◆ Activity: Find the line containing "run | t (ns)" in the records below. Copy exactly that line and each one after it, ending at the line containing "run 3 | 0.783", and nothing more.

◆ Working data:
This is an optimization exercise on Yosys and OpenROAD, whose aim is small area, a short achievable clock period and few clock cycles, not a production implementation. Only simulation tests tie the RTL to the original design; equivalence was not proved. No activity file was given, so power comes from the tool's default toggle rates.

run a:
==> flow/design.v <==
module cache(
    clk,
    proc_reset,
    proc_read,
    proc_write,
    proc_addr,
    proc_rdata,
    proc_wdata,
    proc_stall,
    mem_read,
    mem_write,
    mem_addr,
    mem_rdata,
    mem_wdata,
    mem_ready
);
    input          clk;
    input          proc_reset;
    input          proc_read, proc_write;
    input   [29:0] proc_addr;
    input   [31:0] proc_wdata;
    output         proc_stall;
    output [31:0]  proc_rdata;
    input  [127:0] mem_rdata;
    input          mem_ready;
    output         mem_read, mem_write;
    output [27:0]  mem_addr;
    output [127:0] mem_wdata;
    integer i;
    reg [127:0] data  [0:7];
    reg [24:0]  tag   [0:7];
    reg [7:0]   valid, dirty;
    reg         cap;       
    reg         stall_r;
    reg         whit_r;    
    reg         mrd, mwr;  
    reg         mbusy;     
    reg         rdfl;      
    reg [31:0]  rdata_r;
    reg [127:0] mwdata_r;
    reg [27:0]  maddr_r;
    reg [7:0]   sel_r;     
    reg [3:0]   offd_r;    
    reg         wr_r;
    assign proc_stall = stall_r;
    assign proc_rdata = rdata_r;
    assign mem_read   = mrd;
    assign mem_write  = mwr;
    assign mem_addr   = maddr_r;
    assign mem_wdata  = mwdata_r;
    wire [2:0]  idx = proc_addr[4:2];
    wire [1:0]  off = proc_addr[1:0];
    wire        req = proc_read | proc_write;
    wire [127:0] blk = data[idx];
    reg  [7:0]  match;
    always @(*) for (i = 0; i < 8; i = i + 1) match[i] = valid[i] & (tag[i] == proc_addr[29:5]);
    wire        hit = |(match & (8'd1 << idx));
    reg  [31:0] word_blk, word_mem;
    always @(*) begin
        case (off)
            2'd0: begin word_blk = blk[31:0];   word_mem = mem_rdata[31:0];   end
            2'd1: begin word_blk = blk[63:32];  word_mem = mem_rdata[63:32];  end
            2'd2: begin word_blk = blk[95:64];  word_mem = mem_rdata[95:64];  end
            default: begin word_blk = blk[127:96]; word_mem = mem_rdata[127:96]; end
        endcase
    end
    reg  [24:0] tag_old;
    reg         dirty_old;
    always @(*) begin
        tag_old = 25'd0;
        dirty_old = 1'b0;
        for (i = 0; i < 8; i = i + 1) begin
            tag_old = tag_old | (tag[i] & {25{sel_r[i]}});
            dirty_old = dirty_old | (dirty[i] & sel_r[i]);
        end
    end
    wire taken = !mbusy & !mem_ready & (mrd | mwr);
    wire fill  = rdfl & mem_ready;
    reg [127:0] wbus;
    always @(*) for (i = 0; i < 4; i = i + 1)
        wbus[32*i +: 32] = (rdfl & !(wr_r & offd_r[i])) ? mem_rdata[32*i +: 32] : proc_wdata;
    always @(posedge clk) begin
        rdata_r  <= rdfl ? word_mem : word_blk;
        mwdata_r <= blk;
        maddr_r  <= rdfl ? {tag_old, idx} : proc_addr[29:2];
        sel_r    <= 8'd1 << idx;
        offd_r   <= 4'd1 << off;
        wr_r     <= proc_write;
    end
    always @(posedge clk) begin
        if (proc_reset) begin
            cap     <= 1'b1;
            stall_r <= 1'b1;
            whit_r  <= 1'b0;
            mrd     <= 1'b0;
            mwr     <= 1'b0;
            mbusy   <= 1'b0;
            rdfl    <= 1'b0;
        end else begin
            cap    <= !stall_r;
            whit_r <= cap & proc_write & hit;
            if (cap)
                stall_r <= req & !hit;
            else if (!stall_r)
                stall_r <= 1'b1;
            else if (fill)
                stall_r <= 1'b0;
            mrd <= (cap & req & !hit) | (mrd & !taken);
            mwr <= (fill & dirty_old) | (mwr & !taken);
            if (mem_ready)
                mbusy <= 1'b0;
            else if (taken)
                mbusy <= 1'b1;
            if (mem_ready)
                rdfl <= 1'b0;
            else if (taken & mrd)
                rdfl <= 1'b1;
        end
    end
    always @(posedge clk) begin
        for (i = 0; i < 8; i = i + 1) begin
            if (sel_r[i] & (fill | (whit_r & offd_r[0]))) data[i][31:0]   <= wbus[31:0];
            if (sel_r[i] & (fill | (whit_r & offd_r[1]))) data[i][63:32]  <= wbus[63:32];
            if (sel_r[i] & (fill | (whit_r & offd_r[2]))) data[i][95:64]  <= wbus[95:64];
            if (sel_r[i] & (fill | (whit_r & offd_r[3]))) data[i][127:96] <= wbus[127:96];
            if (sel_r[i] & fill) tag[i] <= proc_addr[29:5];
        end
    end
    always @(posedge clk) begin
        if (proc_reset) begin
            valid <= 8'd0;
            dirty <= 8'd0;
        end else begin
            for (i = 0; i < 8; i = i + 1) begin
                if (sel_r[i] & fill) begin
                    valid[i] <= 1'b1;
                    dirty[i] <= wr_r;
                end else if (sel_r[i] & whit_r)
                    dirty[i] <= 1'b1;
            end
        end
    end
endmodule
export LEC_CHECK = 0
export ABC_AREA = 1
export CAP_MARGIN = 20
export CORE_MARGIN = 2
export CORE_UTILIZATION = 40
export CTS_CLUSTER_DIAMETER = 60
export CTS_CLUSTER_SIZE = 20
export SLEW_MARGIN = 20
create_clock -name core_clock -period 10.0 [get_ports {clk}]
standard.sh (not shown) runs the stock make flow with config.mk's settings and CLKGATE_MAP_FILE= SYNTH_SCRIPT=/design/flow/synth_recipe.tcl, a recipe that flattens the netlist after the stock synthesis.
==> flow/flow/run.sh <==
#!/bin/bash
# The standard ORFS layout (the standard.sh), with timing repair asked to
# leave extra setup slack and the ports buffered with buf_2.
set -euo pipefail
export SETUP_SLACK_MARGIN=6.6
export BUFFER_PORTS_ARGS="-buffer_cell sky130_fd_sc_hd__buf_2"
bash standard.sh > standard.log 2>&1
Run a | stages: all done | timing, DRC, antenna: all pass
Testbench counts of run a, summed over its fixed seeds: cycles 158,178.
Inputs modified between run a and run b:
Settings: CTS_CLUSTER_SIZE changed from 20 to 24; CTS_CLUSTER_DIAMETER changed from 60 to 100.
--- outcome ---
- Setup slack: run b better than run a
- Run a consumes more power than run b.
- The non-clock buffer count in run b was higher than what run a gave.
- | clock distribution area overhead in the final layout | run b vs run a | 2.5 points lower |
- NOTE: met3 capacity usage during global routing in run b exceeds that of run a
- Footprint of the multi-input gates: run a vs run b — no meaningful difference
- Diff run a -> run b: maximum operating frequency climbed about 0.5%, utilization went down 1.2 points.

---

Setup of run 1:
cache, a different RTL version from the one above (not shown whole).
Size in the first run: about 1500 flip-flops, roughly 390 I/O pins, about 57000 µm² of cells after synthesis.
==> flow/config.mk <==
export PLATFORM = sky130hd
export DESIGN_NAME = cache
export DESIGN_NICKNAME = cache
export VERILOG_FILES = /design/flow/design.v
export SDC_FILE = /design/flow/constraint.sdc
export NUM_CORES = 4
export LEC_CHECK = 0
export ABC_AREA = 1
export CAP_MARGIN = 20
export CORE_MARGIN = 2
export CORE_UTILIZATION = 40
export CTS_CLUSTER_DIAMETER = 90
export CTS_CLUSTER_SIZE = 22
export SLEW_MARGIN = 20
export TNS_END_PERCENT = 30
==> flow/constraint.sdc <==
create_clock -name core_clock -period 10.0 [get_ports {clk}]
set_input_delay 2.0000 -clock core_clock [delete_from_list [all_inputs] [get_ports {clk}]]
set_output_delay 2.0000 -clock core_clock [all_outputs]
set_load 0.01 [all_outputs]
==> flow/flow/run.sh <==
#!/bin/bash
# The standard ORFS layout (the standard.sh), with timing repair asked to
# leave extra setup slack and the ports buffered with buf_2.
set -euo pipefail
export SETUP_SLACK_MARGIN=6.85
export BUFFER_PORTS_ARGS="-buffer_cell sky130_fd_sc_hd__buf_2"
bash standard.sh > standard.log 2>&1
Testbench counts of run 1, summed over its fixed seeds: cycles 155,519.
Input changes introduced in run 2 (baseline for comparison: run 1):
--- a/flow/config.mk
+++ b/flow/config.mk
@@ -9,7 +9,6 @@
 export CAP_MARGIN = 20
 export CORE_MARGIN = 2
-export CORE_UTILIZATION = 40
+export CORE_UTILIZATION = 60
 export CTS_CLUSTER_DIAMETER = 90
 export CTS_CLUSTER_SIZE = 22
 export SLEW_MARGIN = 20
-export TNS_END_PERCENT = 30
### Flow results
Summary of run 2 over run 1: worst setup slack went down 0.013 ns, worst-case reg-to-reg path depth now sits higher, count of vias placed by the detailed router went up.
Between run 2 and run 1, the difference in count of multi-input combinational gates is negligible.
Diff run 1..run 2 | flip-flop and latch count | negligible
For run 1, the launch point of the worst path was proc_addr[6], unlike run 2, where it was proc_addr[28].
Relative to run 1, met2 usage has gone up in run 2.
Relative to run 2, the following input files were edited for run 3:
--- a/flow/flow/run.sh
+++ b/flow/flow/run.sh
@@ -3,5 +3,5 @@
 # leave extra setup slack and the ports buffered with buf_2.
 set -euo pipefail
-export SETUP_SLACK_MARGIN=6.85
+export SETUP_SLACK_MARGIN=6.75
 export BUFFER_PORTS_ARGS="-buffer_cell sky130_fd_sc_hd__buf_2"
 bash standard.sh > standard.log 2>&1
--- a/flow/config.mk
+++ b/flow/config.mk
@@ -9,6 +9,6 @@
 export CAP_MARGIN = 20
 export CORE_MARGIN = 2
-export CORE_UTILIZATION = 60
-export CTS_CLUSTER_DIAMETER = 90
-export CTS_CLUSTER_SIZE = 22
+export CORE_UTILIZATION = 40
+export CTS_CLUSTER_DIAMETER = 100
+export CTS_CLUSTER_SIZE = 24
 export SLEW_MARGIN = 20
Results
- Any difference in wire length between run 3 and run 2 is small enough to ignore.
- Global-route met2 utilization (higher): run 2
- Comparing run 2 and run 3, the higher combinational share of power was measured on run 2.
- Compared run 3 vs run 2, and area growth from synthesis to final layout is down in run 3.
- Run 2 has lower core outline area than run 3.
- Per the comparison of run 3 with run 2, final standard cell utilization of the core lost 26 points; post-route standard cell area excluding fillers lost 3.0%.
- Run 3 vs. run 2: fraction of area in registers increased 1.9 points; first-pass GRT wire length now sits higher; power saw a decrease; biggest fanout along the worst timing path down 6.
Here is what was changed in the inputs of run 4 compared with run 3.
--- a/flow/flow/run.sh
+++ b/flow/flow/run.sh
@@ -3,5 +3,5 @@
 # leave extra setup slack and the ports buffered with buf_2.
 set -euo pipefail
-export SETUP_SLACK_MARGIN=6.75
+export SETUP_SLACK_MARGIN=6.85
 export BUFFER_PORTS_ARGS="-buffer_cell sky130_fd_sc_hd__buf_2"
 bash standard.sh > standard.log 2>&1
--- a/flow/config.mk
+++ b/flow/config.mk
@@ -10,5 +10,6 @@
 export CORE_MARGIN = 2
 export CORE_UTILIZATION = 40
-export CTS_CLUSTER_DIAMETER = 100
-export CTS_CLUSTER_SIZE = 24
+export CTS_CLUSTER_DIAMETER = 90
+export CTS_CLUSTER_SIZE = 22
+export PLACE_DENSITY = 0.5
 export SLEW_MARGIN = 20
Fmax: run 4 > run 3. Of run 4 and run 3, the lower wire length on met1 belongs to run 3. Delta (run 4 minus run 3): met3 track utilization from global routing shows a reduction of 0.48 points, post-route fraction of the period consumed by the critical path shows a reduction of 0.61 points, post-route standard cell area excluding fillers shows an increase of 2000 µm², first-pass GRT wire length shows an increase of about 5.6%, worst max-slew margin expressed relative to the limit shows an increase of 7.1 points. Compared with run 3, in run 4 global-route usage moved up, number of global-route vias before repair moved up, final worst slack moved up.
> inputs changed (run 4 -> run 5)
==> flow/flow/run.sh <==
#!/bin/bash
# The standard ORFS layout (the standard.sh), with timing repair asked to
# leave extra setup slack and the ports buffered with buf_4.
set -euo pipefail
export SETUP_SLACK_MARGIN=6.85
export BUFFER_PORTS_ARGS="-buffer_cell sky130_fd_sc_hd__buf_4"
bash standard.sh > standard.log 2>&1
--- a/flow/config.mk
+++ b/flow/config.mk
@@ -12,4 +12,3 @@
 export CTS_CLUSTER_DIAMETER = 90
 export CTS_CLUSTER_SIZE = 22
-export PLACE_DENSITY = 0.5
 export SLEW_MARGIN = 20
## What came out
Run 5 went all the way through the flow, and no timing, DRC or antenna check failed. Power consumption came out higher on run 5 than on run 4. Diff run 4 -> run 5: via count up 816; number of cells traversed by the worst register-to-register path up 2. Run 5 vs. run 4: first-pass GRT wire length decreased 3.5%, clock buffer count increased about 2.3%. [run 5 vs run 4] required arrival time at the worst endpoint: higher in run 5. When the final numbers for run 5 and run 4 were put side by side, the share of the clock period used by the worst path turned out to be greater in run 4. A end of the critical path of selw[7] is what run 4 shows, while offdw[3] belongs to run 5. Looking at non-clock buffer contribution to total cell area, run 5 sits 0.58 points above run 4. | slew at the pin closest to its max-slew limit | lower: run 4 |. In the metrics for run 5 and run 4, the one carrying the lower area added between synthesis and finish is run 4.

---

Starting RTL as in the previous note.
// cache
module cache(
    clk,
    proc_reset,
    proc_read,
    proc_write,
    proc_addr,
    proc_rdata,
    proc_wdata,
    proc_stall,
    mem_read,
    mem_write,
    mem_addr,
    mem_rdata,
    mem_wdata,
    mem_ready
);
Settings: LEC_CHECK=0, ABC_AREA=1, CAP_MARGIN=20, CORE_MARGIN=2, CORE_UTILIZATION=40, CTS_CLUSTER_DIAMETER=90, CTS_CLUSTER_SIZE=22, SLEW_MARGIN=20; clock period 10.0 ns.
==> flow/flow/run.sh <==
#!/bin/bash
# The standard ORFS layout (the standard.sh), with timing repair asked to
# leave extra setup slack and the ports buffered with buf_2.
set -euo pipefail
export SETUP_SLACK_MARGIN=6.85
export BUFFER_PORTS_ARGS="-buffer_cell sky130_fd_sc_hd__buf_2"
bash standard.sh > standard.log 2>&1
Testbench counts at the start, summed over its fixed seeds: cycles 155,519.
Edit:
--- a/flow/config.mk
+++ b/flow/config.mk
@@ -8,3 +8,3 @@
 export ABC_AREA = 1
-export CAP_MARGIN = 20
+export CAP_MARGIN = 10
 export CORE_MARGIN = 2
@@ -13,2 +13,2 @@
 export CTS_CLUSTER_SIZE = 22
-export SLEW_MARGIN = 20
+export SLEW_MARGIN = 10
Effect: Clock power is higher by about 1%. Clock skew barely changes. Total power climbs by about 0.9%. Count of clock-buffer cells in the layout goes down by 1. Flip-flop and latch count stays the same. Wire length went up by 1.5%. Cell count came out higher by 0.96%. Utilization increases by 1.0 points. Design area goes up by 2.1%. Sequential power barely changes.

---

JK:
cache, a different RTL version from the one above (not shown whole).
For scale: about 4900 cells after synthesis, roughly 1400 flip-flops, about 390 I/O pins, roughly 0.057 mm2 of cells after synthesis.
Settings: LEC_CHECK=0, ABC_AREA=1, CAP_MARGIN=20, CORE_MARGIN=2, CORE_UTILIZATION=40, CTS_CLUSTER_DIAMETER=100, CTS_CLUSTER_SIZE=24, SLEW_MARGIN=20; clock period 10.0 ns.
==> flow/flow/run.sh <==
#!/bin/bash
# The standard ORFS layout (the standard.sh), with timing repair asked to
# leave extra setup slack and the ports buffered with buf_2.
set -euo pipefail
export SETUP_SLACK_MARGIN=6.6
export BUFFER_PORTS_ARGS="-buffer_cell sky130_fd_sc_hd__buf_2"
bash standard.sh > standard.log 2>&1
JK completed every stage of the flow, and the final layout passed the timing, design-rule and antenna checks.
Testbench counts of JK, summed over its fixed seeds: cycles 158,178.
#### Input delta (MS over JK)
-- flow/flow/run.sh --
<<< JK, line 5
export SETUP_SLACK_MARGIN=6.6
>>> MS, line 5
export SETUP_SLACK_MARGIN=6.75
--- outcome ---
When MS is measured against JK, its clock latency reported for the late side of the worst-skew pair turns out 0.02 ns lower.
Going from JK to MS, clock power was more or less identical, via total after detailed routing increased by 183 relative to the old numbers, power shows an increase of about 0.8%, number of buffers created by CTS now larger.
Higher met2 wirelength from detailed routing was reported by JK, not MS.
~same clock network power share in MS and JK
The minimum period implied by the final worst setup slack of MS falls short of that of JK by 0.14 ns.

-- static timing again, ports no longer ideal --
How much do the figures lean on ideal ports? The routed layouts below were timed once more, with nothing changed but the port constraints. Step 1: set_driving_cell puts a clkbuf_16 on clk and a buf_2 on each other input, an assumption about the parent block. Step 2 moves the port delays by t, midway between the first and last clock arrival at a register: inputs arrive t later, outputs are due t later. That takes back most of the time a late clock gives input paths. Three values: no drivers, after step 1, after step 2; two values: the first two.
run | t (ns) | setup WS [ns] | hold WS [ns] | worst slew at a driven data input, ns
run a | 0.835 | 6.467 / 6.493 / 5.688 | 0.417 / 0.417 / 0.417 | 0.22
run b | 0.791 | 6.485 / 6.485 / 5.791 | 0.424 / 0.424 / 0.424 | 0.22
run 1 | 0.802 | 6.594 / 6.576 / 5.811 | 0.470 / 0.470 / 0.470 | 0.22
run 2 | 0.763 | 6.581 / 6.602 / 5.839 | 0.467 / 0.467 / 0.467 | 0.19
run 3 | 0.783 | 6.502 / 6.513 / 5.730 | 0.450 / 0.450 / 0.450 | 0.17
run 4 | 0.808 | 6.563 / 6.585 / 5.777 | 0.470 / 0.470 / 0.470 | 0.22
run 5 | 0.793 | 6.579 / 6.595 / 5.802 | 0.459 / 0.459 / 0.459 | 0.24
the first run of note 3 | 0.818 | 6.649 / 6.568 / 5.953 | 0.455 / 0.455 / 0.455 | 0.23
the second run of note 3 | 0.798 | 6.662 / 6.580 / 5.847 | 0.454 / 0.454 / 0.454 | 0.25
JK | 0.791 | 6.509 / 6.519 / 5.746 | 0.463 / 0.463 / 0.463 | 0.26
MS | 0.779 | 6.654 / 6.600 / 5.906 | 0.437 / 0.437 / 0.437 | 0.18
After both steps setup and hold are still met in every run listed. For the second run of note 3, which loses most, drivers alone change the setup slack by -0.082 ns; drivers and shift together by -0.815 ns.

◆ Response box:
run | t (ns) | setup WS [ns] | hold WS [ns] | worst slew at a driven data input, ns
run a | 0.835 | 6.467 / 6.493 / 5.688 | 0.417 / 0.417 / 0.417 | 0.22
run b | 0.791 | 6.485 / 6.485 / 5.791 | 0.424 / 0.424 / 0.424 | 0.22
run 1 | 0.802 | 6.594 / 6.576 / 5.811 | 0.470 / 0.470 / 0.470 | 0.22
run 2 | 0.763 | 6.581 / 6.602 / 5.839 | 0.467 / 0.467 / 0.467 | 0.19
run 3 | 0.783 | 6.502 / 6.513 / 5.730 | 0.450 / 0.450 / 0.450 | 0.17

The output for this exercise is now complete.